Algo sobre Juan Duns Escoto, el franciscano de la Inmaculada


 


El Beato Juan Duns Escoto, Doctor Sutil y Mariano, sigue siendo en la historia de la mariología el gran teólogo medieval que, oponiéndose a la opinión normalmente mantenida por sus contemporáneos, fue el primero en demostrar no sólo la posibilidad teológica de la "Concepción inmaculada de María Santísima", la llena de gracia, sino que, además, aportó razones válidas de conveniencia para defender en Ella la efectiva y total exención de pecado original querida por Dios en previsión de los méritos redentores de su hijo Jesús. Por tanto, históricamente hablando, fue decisivo el influjo de Escoto a favor de la progresiva concreción y difusión de esta doctrina en la Iglesia y para el triunfo dogmático de este privilegio mariano en 1854, por obra de Pío IX. Hoy todos admiten la actualidad de sus argumentos teológicos a favor del dogma de la Inmaculada Concepción.

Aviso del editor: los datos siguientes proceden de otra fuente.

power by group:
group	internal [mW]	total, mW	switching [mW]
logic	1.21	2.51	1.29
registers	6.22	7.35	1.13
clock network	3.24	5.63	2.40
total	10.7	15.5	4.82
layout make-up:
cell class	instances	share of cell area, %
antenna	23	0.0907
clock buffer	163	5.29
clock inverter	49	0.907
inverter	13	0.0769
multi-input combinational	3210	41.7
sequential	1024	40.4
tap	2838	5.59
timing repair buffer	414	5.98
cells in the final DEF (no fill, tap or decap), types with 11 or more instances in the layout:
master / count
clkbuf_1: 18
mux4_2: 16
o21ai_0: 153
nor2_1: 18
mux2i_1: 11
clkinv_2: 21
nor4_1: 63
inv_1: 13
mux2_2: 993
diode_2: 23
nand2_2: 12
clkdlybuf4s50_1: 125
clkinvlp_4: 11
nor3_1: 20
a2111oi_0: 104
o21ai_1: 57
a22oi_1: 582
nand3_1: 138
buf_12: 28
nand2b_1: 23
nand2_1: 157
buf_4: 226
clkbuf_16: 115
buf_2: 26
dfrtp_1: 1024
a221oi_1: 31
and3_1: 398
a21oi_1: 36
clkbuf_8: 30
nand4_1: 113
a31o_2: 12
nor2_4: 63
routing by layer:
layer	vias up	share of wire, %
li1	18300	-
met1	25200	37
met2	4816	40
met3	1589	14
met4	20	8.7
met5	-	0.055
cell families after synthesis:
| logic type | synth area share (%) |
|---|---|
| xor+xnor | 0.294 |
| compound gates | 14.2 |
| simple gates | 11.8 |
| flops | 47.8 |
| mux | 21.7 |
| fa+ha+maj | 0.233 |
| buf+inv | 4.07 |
What follows belongs to an exercise in optimizing a design on an open flow for small area, a short achievable clock period and few clock cycles; a production flow would make more cautious choices. No functional check of the RTL was part of any run shown here. No activity file was given, so power comes from the tool's default toggle rates.

==> flow/design.v (outline; a module is shown in full before it is edited, if it fits) <==
// module mac_lane: 102 lines
// module mac_pp_tree: 490 lines
// module mac_acc_tree: 331 lines
// module mac_add6c: 40 lines
// module mac_add48: 466 lines
// module mac_array: 112 lines
module mac_array (
  input  logic        clk,
  input  logic        arst_n_in,
  input  logic        in_valid,
  output logic        in_ready,
  input  logic [63:0] a_in,
  input  logic [63:0] b_in,
  input  logic        in_last,
  input  logic        round_in,
  input  logic        sat_in,
  output logic        out_valid,
  input  logic        out_ready,
  output logic [63:0] out,
  output logic [3:0]  out_ovf
);
  // ...
==> flow/flow/run.sh <==
#!/bin/bash
# Standard layout flow, with the port buffers made from a regular buffer
# cell (the default pick is a delay cell). All tool output is in
# orfs/logs/ (per step) and in standard.log here.
set -euo pipefail
export BUFFER_PORTS_ARGS="-buffer_cell sky130_fd_sc_hd__buf_1"
bash standard.sh > standard.log 2>&1
==> flow/standard.sh <==
#!/bin/bash
# synth_recipe.tcl (not shown) runs the flow's synth.tcl, then flattens the netlist and writes it again
# the make line also repeats each setting of config.mk as NAME=value (left out here)
make -C /OpenROAD-flow-scripts/flow DESIGN_CONFIG=/design/flow/config.mk WORK_HOME=/design/flow/orfs CLKGATE_MAP_FILE= SYNTH_SCRIPT=/design/flow/synth_recipe.tcl "${@:-finish}"
==> flow/config.mk <==
export PLATFORM = sky130hd
export DESIGN_NAME = mac_array
export DESIGN_NICKNAME = mac_array
export VERILOG_FILES = /design/flow/design.v
export SDC_FILE = /design/flow/constraint.sdc
export NUM_CORES = 4
export LEC_CHECK = 0
export ABC_AREA = 1
export CAP_MARGIN = 20
export CORE_MARGIN = 2
export CORE_UTILIZATION = 40
export CTS_CLUSTER_DIAMETER = 120
export CTS_CLUSTER_SIZE = 22
export SETUP_SLACK_MARGIN = 4.2
export SLEW_MARGIN = 20
==> flow/constraint.sdc <==
create_clock -name core_clock -period 7.0 [get_ports {clk}]
set_input_delay 1.4000 -clock core_clock [delete_from_list [all_inputs] [get_ports {clk}]]
set_output_delay 1.4000 -clock core_clock [all_outputs]
set_load 0.01 [all_outputs]
Context: an optimization exercise on an open-source flow, tuned for a short achievable clock period and few clock cycles. The choices shown serve that exercise and are no tape-out recipe.
In this exercise RTL edits were held to simulation tests only and were not proved equivalent to the original.
Power figures rest on the tool's default switching activity, not on a simulated workload.

==> flow/design.v <==
module cybercobra_mc #(
    parameter logic [31:0] RESET_PC = 32'h0000_0000,
    parameter int          SW_W     = 16
) (
    input  logic            clk_i,
    input  logic            rst_i,
    output logic            imem_req_o,
    output logic [31:0]     imem_addr_o,
    input  logic            imem_valid_i,
    input  logic [31:0]     imem_rdata_i,
    input  logic [SW_W-1:0] sw_i,
    input  logic            sw_valid_i,
    output logic            sw_ack_o,
    output logic [31:0]     out_o,
    output logic            halted_o
    ,
    output logic [31:0]     instret_o
);
    localparam logic [4:0] ALU_ADD  = 5'b00000;
    localparam logic [4:0] ALU_SLL  = 5'b00001;
    localparam logic [4:0] ALU_SLTS = 5'b00010;
    localparam logic [4:0] ALU_SLTU = 5'b00011;
    localparam logic [4:0] ALU_XOR  = 5'b00100;
    localparam logic [4:0] ALU_SRL  = 5'b00101;
    localparam logic [4:0] ALU_OR   = 5'b00110;
    localparam logic [4:0] ALU_AND  = 5'b00111;
    localparam logic [4:0] ALU_SUB  = 5'b01000;
    localparam logic [4:0] ALU_SRA  = 5'b01101;
    localparam logic [4:0] ALU_EQ   = 5'b11000;
    localparam logic [4:0] ALU_NE   = 5'b11001;
    localparam logic [4:0] ALU_LTS  = 5'b11100;
    localparam logic [4:0] ALU_GES  = 5'b11101;
    localparam logic [4:0] ALU_LTU  = 5'b11110;
    localparam logic [4:0] ALU_GEU  = 5'b11111;
    typedef enum logic [1:0] {
        ST_FETCH,
        ST_EXEC,
        ST_HALT
    } state_t;
    state_t      state_q, state_d;
    logic [31:0] pc_q;
    logic [31:0] ir_q;
    logic [31:0] out_q;
    logic [31:0] rf [32];
    logic        f_j, f_b;
    logic [1:0]  f_ws;
    logic [4:0]  f_alu_op, f_ra1, f_ra2, f_wa;
    logic [7:0]  f_offs;
    logic [22:0] f_const;
    assign f_j      = ir_q[31];
    assign f_b      = ir_q[30];
    assign f_ws     = ir_q[29:28];
    assign f_alu_op = ir_q[27:23];
    assign f_ra1    = ir_q[22:18];
    assign f_ra2    = ir_q[17:13];
    assign f_offs   = ir_q[12:5];
    assign f_wa     = ir_q[4:0];
    assign f_const  = ir_q[27:5];
    logic [31:0] rd1, rd2;
    logic [31:0] alu_res;
    logic        alu_flag;
    logic [31:0] sw_ext;
    logic [31:0] wr_data;
    logic        wr_en;
    logic        sw_wait;
    logic        halt_hit;
    logic        exec_done;
    logic        taken;
    logic [31:0] br_offs;
    logic [31:0] pc_next;
    assign rd1 = (f_ra1 == 5'd0) ? 32'd0 : rf[f_ra1];
    assign rd2 = (f_ra2 == 5'd0) ? 32'd0 : rf[f_ra2];
    always_comb begin
        alu_res  = 32'd0;
        alu_flag = 1'b0;
        case (f_alu_op)
            ALU_ADD:  alu_res  = rd1 + rd2;
            ALU_SUB:  alu_res  = rd1 - rd2;
            ALU_SLL:  alu_res  = rd1 << rd2[4:0];
            ALU_SLTS: alu_res  = {31'd0, $signed(rd1) < $signed(rd2)};
            ALU_SLTU: alu_res  = {31'd0, rd1 < rd2};
            ALU_XOR:  alu_res  = rd1 ^ rd2;
            ALU_SRL:  alu_res  = rd1 >> rd2[4:0];
            ALU_SRA:  alu_res  = $unsigned($signed(rd1) >>> rd2[4:0]);
            ALU_OR:   alu_res  = rd1 | rd2;
            ALU_AND:  alu_res  = rd1 & rd2;
            ALU_EQ:   alu_flag = (rd1 == rd2);
            ALU_NE:   alu_flag = (rd1 != rd2);
            ALU_LTS:  alu_flag = ($signed(rd1) < $signed(rd2));
            ALU_GES:  alu_flag = ($signed(rd1) >= $signed(rd2));
            ALU_LTU:  alu_flag = (rd1 < rd2);
            ALU_GEU:  alu_flag = (rd1 >= rd2);
            default:  alu_res  = 32'd0;
        endcase
    end
    assign sw_ext = 32'($signed(sw_i));
    always_comb begin
        wr_data = 32'd0;
        case (f_ws)
            2'b00:   wr_data = {{9{f_const[22]}}, f_const};
            2'b01:   wr_data = alu_res;
            2'b10:   wr_data = sw_ext;
            default: wr_data = 32'd0;
        endcase
    end
    assign wr_en    = !f_j && !f_b;
    assign sw_wait  = wr_en && (f_ws == 2'b10) && !sw_valid_i;
    assign halt_hit = f_j && (f_offs == 8'd0);
    assign taken   = f_j || (f_b && alu_flag);
    assign br_offs = {{22{f_offs[7]}}, f_offs, 2'b00};
    assign pc_next = pc_q + (taken ? br_offs : 32'd4);
    always_comb begin
        state_d    = state_q;
        imem_req_o = 1'b0;
        sw_ack_o   = 1'b0;
        halted_o   = 1'b0;
        exec_done  = 1'b0;
        case (state_q)
            ST_FETCH: begin
                imem_req_o = 1'b1;
                if (imem_valid_i) begin
                    state_d = ST_EXEC;
                end
            end
            ST_EXEC: begin
                if (!sw_wait) begin
                    exec_done = 1'b1;
                    sw_ack_o  = wr_en && (f_ws == 2'b10);
                    state_d   = halt_hit ? ST_HALT : ST_FETCH;
                end
            end
            ST_HALT: begin
                halted_o = 1'b1;
            end
            default: begin
                state_d = ST_FETCH;
            end
        endcase
    end
    always_ff @(posedge clk_i) begin
        if (rst_i) begin
            state_q <= ST_FETCH;
            pc_q    <= RESET_PC;
            ir_q    <= 32'd0;
            out_q   <= 32'd0;
        end else begin
            state_q <= state_d;
            if (state_q == ST_FETCH && imem_valid_i) begin
                ir_q <= imem_rdata_i;
            end
            if (exec_done) begin
                pc_q  <= pc_next;
                out_q <= rd1;
            end
        end
    end
    always_ff @(posedge clk_i) begin
        if (exec_done && wr_en && (f_wa != 5'd0)) begin
            rf[f_wa] <= wr_data;
        end
    end
    assign imem_addr_o = pc_q;
    assign out_o       = out_q;
    logic [31:0] instret_q;
    always_ff @(posedge clk_i) begin
        if (rst_i) begin
            instret_q <= 32'd0;
        end else if (exec_done) begin
            instret_q <= instret_q + 32'd1;
        end
    end
    assign instret_o = instret_q;
endmodule
==> flow/run.sh <==
#!/bin/bash
# synth_recipe.tcl (not shown) runs the flow's synth.tcl, then flattens the netlist and writes it again
# the make line also repeats each setting of config.mk as NAME=value (left out here)
make -C /OpenROAD-flow-scripts/flow DESIGN_CONFIG=/design/flow/config.mk WORK_HOME=/design/flow/orfs CLKGATE_MAP_FILE= SYNTH_SCRIPT=/design/flow/synth_recipe.tcl finish
==> flow/config.mk <==
export PLATFORM = sky130hd
export DESIGN_NAME = cybercobra_mc
export DESIGN_NICKNAME = cybercobra_mc
export VERILOG_FILES = /design/flow/design.v
export SDC_FILE = /design/flow/constraint.sdc
export NUM_CORES = 4
export LEC_CHECK = 0
export CAP_MARGIN = 20
export CORE_MARGIN = 2
export CORE_UTILIZATION = 40
export SLEW_MARGIN = 20
==> flow/constraint.sdc <==
create_clock -name core_clock -period 10.0 [get_ports {clk_i}]
set_input_delay 2.0000 -clock core_clock [delete_from_list [all_inputs] [get_ports {clk_i}]]
set_output_delay 2.0000 -clock core_clock [all_outputs]
set_load 0.01 [all_outputs]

Para los teólogos de la escuela franciscana, la Encarnación del Verbo es la "obra máxima, la obra maestra absoluta de la Santísima Trinidad" (summum opus Trinitatis). Dios la quiso por sí misma, por su intrínseca bondad suma; es decir, la quiso de manera absoluta, sin estar condicionada al probable pecado de Adán. En ese sentido -sostienen los seguidores de Escoto- Aunque Adán no hubiese pecado, el Verbo Divino se habría encarnado. La Santísima Trinidad, efectivamente, al decretar la difusión de su Amor fuera de sí mediante la creación, ha querido, ante todo, la Encarnación del Hijo, y todo el resto de la creación lo ha querido porque ha querido la Encarnación. Y -añaden los franciscanos- con el mismo e idéntico decreto con el que ha querido incondicionalmente la Encarnación del Hijo, ha querido también a Aquella que debía ser la Madre del Verbo Encarnado. Dicho con otras palabras: Dios ha querido a la criatura sumamente amada por él, la Bienaventurada Virgen María, antes y más que a cualquier otro ser creado; la ha querido en el instante mismo en que ha querido la Encarnación del Verbo; la ha querido porque ha querido al Verbo Encarnado y, por tanto, la ha querido también independientemente del probable pecado de Adán.

             Potuit: Dios Omnipotente tiene el poder de hacerlo.
             Decuit: Convenía que lo hiciera.
             ergo Fecit: por tanto lo hizo.